Having Friends Can Help Seniors Fend Off Memory Loss
This article originally appeared in the winter 2009 edition of “50+ Housing” magazine, published by the National Association of Home Builders (NAHB).
A study by researchers at the Harvard School of Public Health reports that older adults who have an active social life may have a slower rate of memory decline. This study follows others that have found that social interaction may reduce the risk of dementia and cognitive decline. It would appear that the steps taken by the developers and management of active adult communities to encourage such social interaction are not simply giving residents a busier and happier lifestyle, but also is helping them fend off memory loss.

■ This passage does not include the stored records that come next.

## config.mk

```make
export PLATFORM = sky130hd
export DESIGN_NAME = fan_sum_collector
export DESIGN_NICKNAME = d
export VERILOG_FILES = /design/src/rtl/fan_sum_collector.sv
export SDC_FILE = /design/constraint.sdc
export NUM_CORES = 1
export LEC_CHECK = 0
export CAP_MARGIN = 40
export CORE_MARGIN = 5
export CORE_UTILIZATION = 55
export CTS_BUF_LIST = sky130_fd_sc_hd__clkbuf_2
export DETAILED_ROUTE_END_ITERATION = 8
export PLACE_DENSITY = 0.95
export SYNTH_ARGS = -nofsm -noshare
export SYNTH_HDL_FRONTEND = slang
export SYNTH_SLANG_ARGS = --single-unit
```

## constraint.sdc

```tcl
create_clock -name clk -period 4 [get_ports clk]
set_input_delay 0.8 -clock clk [delete_from_list [all_inputs] [get_ports clk]]
set_output_delay 0.8 -clock clk [all_outputs]
set_load 0.005 [all_outputs]
```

This study used data from the Health and Retirement Study from the years 1998 to 2004. That survey looked at a large, representative group of U.S. residents 50 and older. It assessed memory every other year, beginning in 1998, by reading a list of ten common nouns to the respondents and asking them to recall as many as possible right away and after a five minute delay. The participants also were rated for social integration based on marital status, volunteer activities and contact with parents, children and neighbors.

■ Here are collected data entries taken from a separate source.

$ cat src/rtl/grid_writer.sv
// grid_writer: serialises a bit-per-cell grid into the solver's ASCII image
// ('@' roll, '.' empty, 0x0A per row, 0x04 after the last row) and streams it
// as byte writes into a RAM at contiguous addresses starting from 0.
//
// state     | meaning
// ----------+--------------------------------------------------------------
// S_IDLE    | waiting for a row from the producer (RowReady high)
// S_CELLS   | writing one cell character per cycle for the captured row
// S_NEWLINE | writing the row terminator 0x0A
// S_EOT     | writing the end-of-text byte 0x04 after the last row
// S_DONE    | stream complete; outputs quiet until reset
// S_ERROR   | a write would have gone past the RAM; outputs quiet until reset
module grid_writer #(
    parameter int GRID_COLUMNS = 138,
    parameter int ADDR_W       = 15
) (
    input  logic                    Clk,
    input  logic                    Rst,
    input  logic                    RowValid,
    output logic                    RowReady,
    input  logic [0:GRID_COLUMNS-1] RowData,
    input  logic                    RowLast,
    output logic                    WrEn,
    output logic [ADDR_W-1:0]       WrAddr,
    output logic [7:0]              WrData,
    output logic                    Done,
    output logic                    Error,
    output logic [15:0]             Answer
);

    localparam int COL_W = $clog2(GRID_COLUMNS + 1);
    localparam logic [COL_W-1:0] LAST_COL = COL_W'(GRID_COLUMNS - 1);

    localparam logic [7:0] CH_ROLL  = 8'h40;
    localparam logic [7:0] CH_EMPTY = 8'h2E;
    localparam logic [7:0] CH_NL    = 8'h0A;
    localparam logic [7:0] CH_EOT   = 8'h04;

    typedef enum logic [2:0] {
        S_IDLE,
        S_CELLS,
        S_NEWLINE,
        S_EOT,
        S_DONE,
        S_ERROR
    } state_t;

    state_t                  state_q, state_d;
    logic [0:GRID_COLUMNS-1] row_q, row_d;
    logic                    last_q, last_d;
    logic [COL_W-1:0]        column_q, column_d;
    logic [ADDR_W:0]         addr_q, addr_d;
    logic [15:0]             answer_q, answer_d;
    logic                    ovf;

    // The address counter carries one extra bit so it can hold MEM_DEPTH
    // (2**ADDR_W); once that bit is set the pending write is out of range.
    assign ovf = addr_q[ADDR_W];

    // State and datapath registers with synchronous reset.
    always_ff @(posedge Clk) begin
        if (Rst) begin
            state_q  <= S_IDLE;
            row_q    <= '0;
            last_q   <= 1'b0;
            column_q <= '0;
            addr_q   <= '0;
            answer_q <= '0;
        end else begin
            state_q  <= state_d;
            row_q    <= row_d;
            last_q   <= last_d;
            column_q <= column_d;
            addr_q   <= addr_d;
            answer_q <= answer_d;
        end
    end

    // Next-state and datapath update: the captured row is shifted so the
    // current cell is always at index 0, avoiding a wide variable mux.
    always_comb begin
        state_d  = state_q;
        row_d    = row_q;
        last_d   = last_q;
        column_d = column_q;
        addr_d   = addr_q;
        answer_d = answer_q;
        case (state_q)
            S_IDLE: begin
                if (RowValid) begin
                    row_d    = RowData;
                    last_d   = RowLast;
                    column_d = '0;
                    state_d  = S_CELLS;
                end
            end
            S_CELLS: begin
                if (ovf) begin
                    state_d = S_ERROR;
                end else begin
                    addr_d   = addr_q + (ADDR_W+1)'(1);
                    row_d    = row_q << 1;
                    column_d = column_q + COL_W'(1);
                    if (row_q[0]) begin
                        answer_d = answer_q + 16'd1;
                    end
                    if (column_q == LAST_COL) begin
                        state_d = S_NEWLINE;
                    end
                end
            end
            S_NEWLINE: begin
                if (ovf) begin
                    state_d = S_ERROR;
                end else begin
                    addr_d  = addr_q + (ADDR_W+1)'(1);
                    state_d = last_q ? S_EOT : S_IDLE;
                end
            end
            S_EOT: begin
                if (ovf) begin
                    state_d = S_ERROR;
                end else begin
                    addr_d  = addr_q + (ADDR_W+1)'(1);
                    state_d = S_DONE;
                end
            end
            default: begin
                state_d = state_q;
            end
        endcase
    end

    // Output decode from registered state only; out-of-range writes are dropped.
    always_comb begin
        RowReady = (state_q == S_IDLE);
        Done     = (state_q == S_DONE);
        Error    = (state_q == S_ERROR);
        WrEn     = 1'b0;
        WrData   = 8'h00;
        case (state_q)
            S_CELLS: begin
                if (!ovf) begin
                    WrEn   = 1'b1;
                    WrData = row_q[0] ? CH_ROLL : CH_EMPTY;
                end
            end
            S_NEWLINE: begin
                if (!ovf) begin
                    WrEn   = 1'b1;
                    WrData = CH_NL;
                end
            end
            S_EOT: begin
                if (!ovf) begin
                    WrEn   = 1'b1;
                    WrData = CH_EOT;
                end
            end
            default: begin
                WrEn   = 1'b0;
                WrData = 8'h00;
            end
        endcase
    end

    assign WrAddr = addr_q[ADDR_W-1:0];
    assign Answer = answer_q;

endmodule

The individuals with the highest scores for social integration had the slowest rate of memory decline – less than half the rate for those with the weakest social networks. Senior researcher Lisa Berkman pointed out that previous studies have shown that people with more social ties have lower mortality rates as well. “As our society ages and has more and more older people” she said, “it will be important to promote their engagement in social and community life to maintain their well being.”
The full study, which received support from the National Institute of Aging, was published in the July 2008 issue of the American Journal of Public Health.